10 comments on “Does Opening Multiple Tabs Affect My Network Speed?”

  1. I went from IE to FF because IE would begin to “choke” and slow down after 10 or so tabs were open. However, now the last FF versions from 18 to 22 have the same problem. During an evening, I have to close/reopen FF a couple of times over time as the browser chokes with 15 or so open tabs.

    • Fifteen tabs are quite a few to have opened. But do note that Leo says it’s not the browser that is having problems, but the computer itself. Lots of tabs open in a browser can be using up memory, CPU and the like. So you might want to check in that direction.

      • So the 347 tabs I have open right now ought to be a problem?

        All kidding aside, I used to have problems around 275 tabs with 3 browsers open, but with my new computer that has 8 GB RAM, I’m able to have a lot more open.

        The issue in this article is the connection. Awhile back, I had problems with my computer crashing the network when I restored my Firefox tabs, but with a nice, new gigabit router, that’s a thing of the past.

        If our humble home network can take restoring my 347 tabs without a hitch, I would be a little surprised to hear that a network in a workplace was bothered with a mere 50 tabs.

  2. Shouldn’t the question be: What are people doing with all those tabs?

    Really, I’d like to know. I might open 10 or 15 articles that I’m interested in reading from CBC.ca, but once I read the article, I close the tab. So I don’t have 50 tabs open all the time.
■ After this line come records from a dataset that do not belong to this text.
===== src/rtl/jitter_pkg.sv =====
package jitter_pkg;

    // Integer division rounded to nearest
    function automatic int round_div(input longint num, input longint den);
        return int'((num + den / 2) / den);
    endfunction

    // Clock count covering a duration in ns, rounded up
    function automatic int ns_to_clks(input longint clk_hz, input longint ns);
        return int'(((clk_hz / 1000) * ns + 999_999) / 1_000_000);
    endfunction

    typedef enum logic {
        SWEEP_DOWN = 1'b0,
        SWEEP_UP   = 1'b1
    } sweep_dir_e;

endpackage


===== src/rtl/jitter_sweep.sv =====
// Triangle sweep of the period reload value, one count per step.
module jitter_sweep #(
    parameter int PER_MIN = 747,
    parameter int DEV     = 53,
    parameter int STEP    = 905,
    parameter int PER_W   = 10
) (
    input  logic             clk,
    input  logic             rst_n,
    input  logic             enable,
    output logic [PER_W-1:0] target
);
    import jitter_pkg::*;

    localparam int LVL_W  = $clog2(2 * DEV + 1);
    localparam int TICK_W = $clog2(STEP + 1);

    typedef struct packed {
        logic [LVL_W-1:0]  level;
        sweep_dir_e        dir;
        logic [TICK_W-1:0] tick;
    } sweep_t;

    localparam sweep_t SWEEP_RST = '{level: LVL_W'(DEV), dir: SWEEP_UP, tick: '0};

    sweep_t st_d, st_q;

    always_comb begin
        st_d = st_q;
        if (!enable) begin
            st_d = SWEEP_RST;
        end else if (st_q.tick == TICK_W'(STEP - 1)) begin
            st_d.tick = '0;
            if (st_q.dir == SWEEP_UP) begin
                st_d.level = st_q.level + 1'b1;
                if (st_q.level + 1'b1 == LVL_W'(2 * DEV)) st_d.dir = SWEEP_DOWN;
            end else begin
                st_d.level = st_q.level - 1'b1;
                if (st_q.level == LVL_W'(1)) st_d.dir = SWEEP_UP;
            end
        end else begin
            st_d.tick = st_q.tick + 1'b1;
        end
    end

    always_ff @(posedge clk or negedge rst_n) begin
        if (!rst_n) st_q <= SWEEP_RST;
        else        st_q <= st_d;
    end

    assign target = PER_W'(PER_MIN) + PER_W'(st_q.level);

endmodule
    Then there’s Cathy with her 347 tabs? What are you doing? Why do you need so many tabs?

    I’m curious.

    • Yeah, James, I was also curious.
      I’m just listening to this answer today and it made me laugh how Leo read it–“Iโ€™m talking 50 open all the time!”
      Given my personality type, I know this would bother me :). It also bugs me to see people’s desktops filled to the max with files–ORGANIZE people! ๐Ÿ™‚ I know everyone has their own style, but I can see being in this situation at work and wishing I could say something, but feeling like I had no good reason to. It just doesn’t seem efficient! ๐Ÿ™‚

  3. Meh, mostly it’s things that I intend to come back to, things I frequently go to and don’t want to bother searching bookmarks for, and in this case, a whole bunch of tabs with search results for some things I needed to attend to in the next couple days. For instance, rather than bookmark this page and hope I remembered to come back in a couple days to see if there were replies, I just left the tab open. I don’t seem to have any problems doing it, so why not?
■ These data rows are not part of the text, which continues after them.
## config.mk

```make
export PLATFORM = sky130hd
export DESIGN_NAME = i2c_cmd_master
export DESIGN_NICKNAME = d
export VERILOG_FILES = /design/src/rtl/i2c_cmd_pkg.sv /design/src/rtl/i2c_cmd_fifo.sv /design/src/rtl/i2c_cmd_engine.sv /design/src/rtl/i2c_cmd_master.sv
export SDC_FILE = /design/constraint.sdc
export NUM_CORES = 1
export LEC_CHECK = 0
export ABC_AREA = 0
export BUFFER_PORTS_ARGS = -buffer_cell sky130_fd_sc_hd__buf_2
export CAP_MARGIN = 20
export CORE_MARGIN = 4
export CORE_UTILIZATION = 58
export DETAILED_ROUTE_END_ITERATION = 6
export PLACE_DENSITY = 0.87
export SYNTH_ARGS = -nofsm -noshare
export SYNTH_HDL_FRONTEND = slang
export SYNTH_SLANG_ARGS = --single-unit
```

## constraint.sdc

```tcl
create_clock -name clk -period 8.95 [get_ports clk]
set_input_delay 0.895 -clock clk [delete_from_list [all_inputs] [get_ports clk]]
set_output_delay 0.895 -clock clk [all_outputs]
set_load 0.1 [all_outputs]
```
### src/rtl/clk_div_cell_pkg.sv
package clk_div_cell_pkg;
  localparam int unsigned RATIO_W = 4;
  localparam int unsigned CODE_W  = 3;

  function automatic logic [RATIO_W-1:0] lut_ratio(input logic [CODE_W-1:0] code);
    case (code)
      3'd1:    lut_ratio = 4'd2;
      3'd2:    lut_ratio = 4'd4;
      3'd3:    lut_ratio = 4'd6;
      3'd4:    lut_ratio = 4'd8;
      3'd5:    lut_ratio = 4'd12;
      default: lut_ratio = 4'd1;
    endcase
  endfunction

  // d3 dominates, then divide switch, then table
  function automatic logic [RATIO_W-1:0] eff_ratio(input logic d3, input logic dsw,
                                                   input logic [CODE_W-1:0] code);
    if (d3)       eff_ratio = 4'd3;
    else if (dsw) eff_ratio = lut_ratio(code);
    else          eff_ratio = 4'd1;
  endfunction
endpackage

### src/rtl/clk_div_src_mux.sv
module clk_div_src_mux #(
  parameter int unsigned NUM_SEC = 8,
  parameter int unsigned SEL_W   = 3
) (
  input  logic               pri_stb_i,
  input  logic [NUM_SEC-1:0] sec_stb_i,
  input  logic               byp_i,
  input  logic [SEL_W-1:0]   sel_i,
  output logic               stb_o
);
  localparam int unsigned PAD_N = 2**SEL_W;

  logic [PAD_N-1:0] sec_pad;

  generate
    if (NUM_SEC < PAD_N) begin : g_pad
      assign sec_pad = {{(PAD_N-NUM_SEC){1'b0}}, sec_stb_i};
    end else begin : g_nopad
      assign sec_pad = sec_stb_i;
    end
  endgenerate

  always_comb begin
    stb_o = pri_stb_i;
    if (byp_i) stb_o = sec_pad[sel_i];
  end
endmodule
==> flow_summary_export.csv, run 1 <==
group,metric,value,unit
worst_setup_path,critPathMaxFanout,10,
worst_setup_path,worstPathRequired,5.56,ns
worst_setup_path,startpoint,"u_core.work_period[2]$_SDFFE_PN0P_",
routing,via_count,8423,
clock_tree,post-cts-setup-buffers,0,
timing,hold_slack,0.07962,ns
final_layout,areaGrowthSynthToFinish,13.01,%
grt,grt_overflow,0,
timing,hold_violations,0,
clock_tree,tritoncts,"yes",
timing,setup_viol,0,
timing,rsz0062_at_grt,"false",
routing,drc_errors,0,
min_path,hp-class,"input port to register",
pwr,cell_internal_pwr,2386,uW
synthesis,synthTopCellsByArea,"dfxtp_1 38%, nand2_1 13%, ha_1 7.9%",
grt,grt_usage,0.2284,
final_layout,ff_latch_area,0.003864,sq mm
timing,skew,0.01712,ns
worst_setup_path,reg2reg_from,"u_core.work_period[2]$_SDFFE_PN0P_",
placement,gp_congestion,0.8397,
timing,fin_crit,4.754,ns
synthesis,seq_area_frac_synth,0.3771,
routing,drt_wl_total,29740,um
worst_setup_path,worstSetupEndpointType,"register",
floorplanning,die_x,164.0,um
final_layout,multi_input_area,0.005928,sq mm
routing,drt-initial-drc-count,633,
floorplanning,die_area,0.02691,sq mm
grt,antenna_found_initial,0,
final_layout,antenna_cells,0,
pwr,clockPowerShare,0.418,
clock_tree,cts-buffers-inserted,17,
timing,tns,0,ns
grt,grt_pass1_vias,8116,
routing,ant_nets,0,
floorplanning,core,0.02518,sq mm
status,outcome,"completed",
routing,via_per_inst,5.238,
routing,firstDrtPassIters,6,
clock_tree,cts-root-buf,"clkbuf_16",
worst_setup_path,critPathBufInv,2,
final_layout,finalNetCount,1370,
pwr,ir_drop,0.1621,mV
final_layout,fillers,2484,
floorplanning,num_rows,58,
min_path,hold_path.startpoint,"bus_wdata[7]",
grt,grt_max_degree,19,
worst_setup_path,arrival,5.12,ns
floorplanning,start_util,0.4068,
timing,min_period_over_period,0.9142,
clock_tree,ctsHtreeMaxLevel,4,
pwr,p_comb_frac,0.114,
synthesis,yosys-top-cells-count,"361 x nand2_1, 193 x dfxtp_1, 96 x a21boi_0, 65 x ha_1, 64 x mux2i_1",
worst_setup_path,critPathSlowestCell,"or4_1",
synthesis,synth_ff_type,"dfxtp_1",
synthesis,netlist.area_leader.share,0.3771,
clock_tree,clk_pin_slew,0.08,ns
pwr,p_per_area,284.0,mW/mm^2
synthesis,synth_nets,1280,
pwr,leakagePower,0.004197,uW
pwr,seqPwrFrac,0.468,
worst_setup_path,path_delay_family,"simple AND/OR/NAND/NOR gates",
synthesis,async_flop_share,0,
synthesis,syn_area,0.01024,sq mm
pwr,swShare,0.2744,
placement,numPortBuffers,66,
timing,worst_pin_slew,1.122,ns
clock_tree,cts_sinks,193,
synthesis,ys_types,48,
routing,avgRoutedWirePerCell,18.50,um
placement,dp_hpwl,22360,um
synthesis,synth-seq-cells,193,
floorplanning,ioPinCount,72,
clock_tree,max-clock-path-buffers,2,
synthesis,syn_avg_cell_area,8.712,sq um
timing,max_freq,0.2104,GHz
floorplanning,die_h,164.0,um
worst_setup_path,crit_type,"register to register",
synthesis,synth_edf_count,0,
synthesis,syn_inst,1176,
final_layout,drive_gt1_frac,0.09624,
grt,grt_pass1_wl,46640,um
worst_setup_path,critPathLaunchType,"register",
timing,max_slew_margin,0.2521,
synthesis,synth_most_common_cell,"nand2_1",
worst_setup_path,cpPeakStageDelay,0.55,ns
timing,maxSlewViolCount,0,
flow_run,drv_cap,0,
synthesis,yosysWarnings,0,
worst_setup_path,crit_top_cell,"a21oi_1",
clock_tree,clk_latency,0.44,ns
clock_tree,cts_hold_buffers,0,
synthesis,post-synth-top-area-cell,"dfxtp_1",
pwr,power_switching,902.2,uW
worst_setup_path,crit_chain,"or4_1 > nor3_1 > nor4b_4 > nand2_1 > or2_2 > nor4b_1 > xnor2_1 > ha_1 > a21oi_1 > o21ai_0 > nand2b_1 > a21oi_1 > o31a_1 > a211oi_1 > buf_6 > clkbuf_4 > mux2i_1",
$ cat config.mk
export PLATFORM = sky130hd
export DESIGN_NAME = lcd_timing_gen
export DESIGN_NICKNAME = d
export VERILOG_FILES = /design/src/rtl/lcdt_pkg.sv /design/src/rtl/lcdt_regs.sv /design/src/rtl/lcdt_pixdiv.sv /design/src/rtl/lcdt_raster.sv /design/src/rtl/lcd_timing_gen.sv
export SDC_FILE = /design/constraint.sdc
export NUM_CORES = 1
export LEC_CHECK = 0
export BUFFER_PORTS_ARGS = -buffer_cell sky130_fd_sc_hd__buf_2
export CORE_ASPECT_RATIO = 1.25
export CORE_MARGIN = 4
export CORE_UTILIZATION = 60
export CTS_BUF_LIST = sky130_fd_sc_hd__clkbuf_4 sky130_fd_sc_hd__clkbuf_8 sky130_fd_sc_hd__clkbuf_16
export DETAILED_ROUTE_END_ITERATION = 10
export PLACE_DENSITY = 0.77
export SLEW_MARGIN = 5
export SYNTH_ARGS = -nofsm -noshare
export SYNTH_HDL_FRONTEND = slang
export SYNTH_SLANG_ARGS = --single-unit
$ cat constraint.sdc
create_clock -name clk -period 7.67 [get_ports clk]
set_clock_uncertainty 0.15 [all_clocks]
set_input_delay 1.1505 -clock clk [delete_from_list [all_inputs] [get_ports clk]]
set_output_delay 1.1505 -clock clk [all_outputs]
set_load 0.01 [all_outputs]
$ cat src/rtl/lcdt_pkg.sv
package lcdt_pkg;

  localparam int REG_W = 32;
  localparam int CNT_W = 12;
  localparam int DIV_W = 6;

  // word addresses
  localparam int A_GEOM  = 0;
  localparam int A_HTIM  = 1;
  localparam int A_VTIM  = 2;
  localparam int A_PANEL = 3;
  localparam int A_IEN   = 4;
  localparam int A_ISTAT = 5;

  localparam int EOF_BIT = 1;

  // decoded raster geometry, true lengths
  typedef struct packed {
    logic [CNT_W-1:0] hsync;
    logic [CNT_W-1:0] hbp;
    logic [CNT_W-1:0] hact;
    logic [CNT_W-1:0] hfp;
    logic [CNT_W-1:0] vsync;
    logic [CNT_W-1:0] vbp;
    logic [CNT_W-1:0] vact;
    logic [CNT_W-1:0] vfp;
    logic             pol_h;
    logic             pol_v;
    logic             pol_de;
  } lcdt_geom_t;

  localparam lcdt_geom_t GEOM_RST = '{
    hsync: CNT_W'(1), hbp: CNT_W'(3), hact: '0, hfp: CNT_W'(1),
    vsync: '0, vbp: '0, vact: '0, vfp: '0,
    pol_h: 1'b0, pol_v: 1'b0, pol_de: 1'b0};

endpackage

$ cat src/rtl/lcdt_regs.sv
module lcdt_regs
  import lcdt_pkg::*;
#(
  parameter int ADDR_W = 3
) (
  input  logic              clk,
  input  logic              rst,
  input  logic              we,
  input  logic [ADDR_W-1:0] addr,
  input  logic [REG_W-1:0]  wdata,
  input  logic              frame_start,
  input  logic              eof_evt,
  output logic [REG_W-1:0]  rdata,
  output lcdt_geom_t        geom,
  output logic [DIV_W-1:0]  div,
  output logic              pol_ck,
  output logic              irq
);

  logic [REG_W-1:0] r_geom, r_htim, r_vtim, r_panel;
  logic             r_ien, r_stat;
  lcdt_geom_t       staged;

  // decode biased register codes into true lengths
  always_comb begin
    staged        = GEOM_RST;
    staged.hact   = '0;
    staged.hact[9:0] = {r_geom[25:20], 4'b0000};
    staged.vact   = '0;
    staged.vact[9:0] = r_geom[9:0];
    staged.hsync  = CNT_W'(r_htim[31:26]) + CNT_W'(1);
    staged.hfp    = CNT_W'(r_htim[15:8])  + CNT_W'(1);
    staged.hbp    = CNT_W'(r_htim[7:0])   + CNT_W'(3);
    staged.vsync  = CNT_W'(r_vtim[31:26]);
    staged.vfp    = CNT_W'(r_vtim[15:8]);
    staged.vbp    = CNT_W'(r_vtim[7:0]);
    staged.pol_h  = r_panel[22];
    staged.pol_v  = r_panel[23];
    staged.pol_de = r_panel[20];
  end

  always_ff @(posedge clk) begin
    if (rst) begin
      r_geom  <= '0;
      r_htim  <= '0;
      r_vtim  <= '0;
      r_panel <= '0;
      r_ien   <= 1'b0;
    end else if (we) begin
      if (addr == ADDR_W'(A_GEOM))  r_geom  <= wdata;
      if (addr == ADDR_W'(A_HTIM))  r_htim  <= wdata;
      if (addr == ADDR_W'(A_VTIM))  r_vtim  <= wdata;
      if (addr == ADDR_W'(A_PANEL)) r_panel <= wdata;
      if (addr == ADDR_W'(A_IEN))   r_ien   <= wdata[EOF_BIT];
    end
  end

  // sticky status: set wins over write-one-to-clear
  always_ff @(posedge clk) begin
    if (rst)
      r_stat <= 1'b0;
    else if (eof_evt)
      r_stat <= 1'b1;
    else if (we && addr == ADDR_W'(A_ISTAT) && wdata[EOF_BIT])
      r_stat <= 1'b0;
  end

  // working copy, captured only at a frame boundary
  always_ff @(posedge clk) begin
    if (rst) begin
      geom   <= GEOM_RST;
      div    <= '0;
      pol_ck <= 1'b0;
    end else if (frame_start) begin
      geom   <= staged;
      div    <= r_panel[DIV_W-1:0];
      pol_ck <= r_panel[21];
    end
  end

  always_ff @(posedge clk) begin
    if (rst) begin
      rdata <= '0;
      irq   <= 1'b0;
    end else begin
      irq <= r_stat & r_ien;
      case (addr)
        ADDR_W'(A_GEOM):  rdata <= r_geom;
        ADDR_W'(A_HTIM):  rdata <= r_htim;
        ADDR_W'(A_VTIM):  rdata <= r_vtim;
        ADDR_W'(A_PANEL): rdata <= r_panel;
        ADDR_W'(A_IEN):   rdata <= REG_W'({r_ien, 1'b0});
        ADDR_W'(A_ISTAT): rdata <= REG_W'({r_stat, 1'b0});
        default:          rdata <= '0;
      endcase
    end
  end

  assert_shadow_hold_R10: assert property (@(posedge clk) disable iff (rst)
    !frame_start |=> ($stable(geom) && $stable(div) && $stable(pol_ck)));

  assert_stat_source_R8: assert property (@(posedge clk) disable iff (rst)
    $rose(r_stat) |-> $past(eof_evt));

endmodule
    I ordinarily wouldn’t keep quite this many tabs open, and before I shut down Firefox I’d have gone through and closed the ones that were no longer relevant, but Firefox had crashed so I had more stuff open than usual when I reopened the crashed session. I’d had Ff running for 2 or 3 weeks without closing it, so a few things had built up!

    Oops, just checked and I have 372 tabs open. I guess it’s time to go check through things and see what I can live without. *grin and wink*

  4. Normally, if a page is downloading or uploading information, there is a spinning circle on the left of the tab. If there is no spinning circle, you can generally assume that there is no data transfer taking place.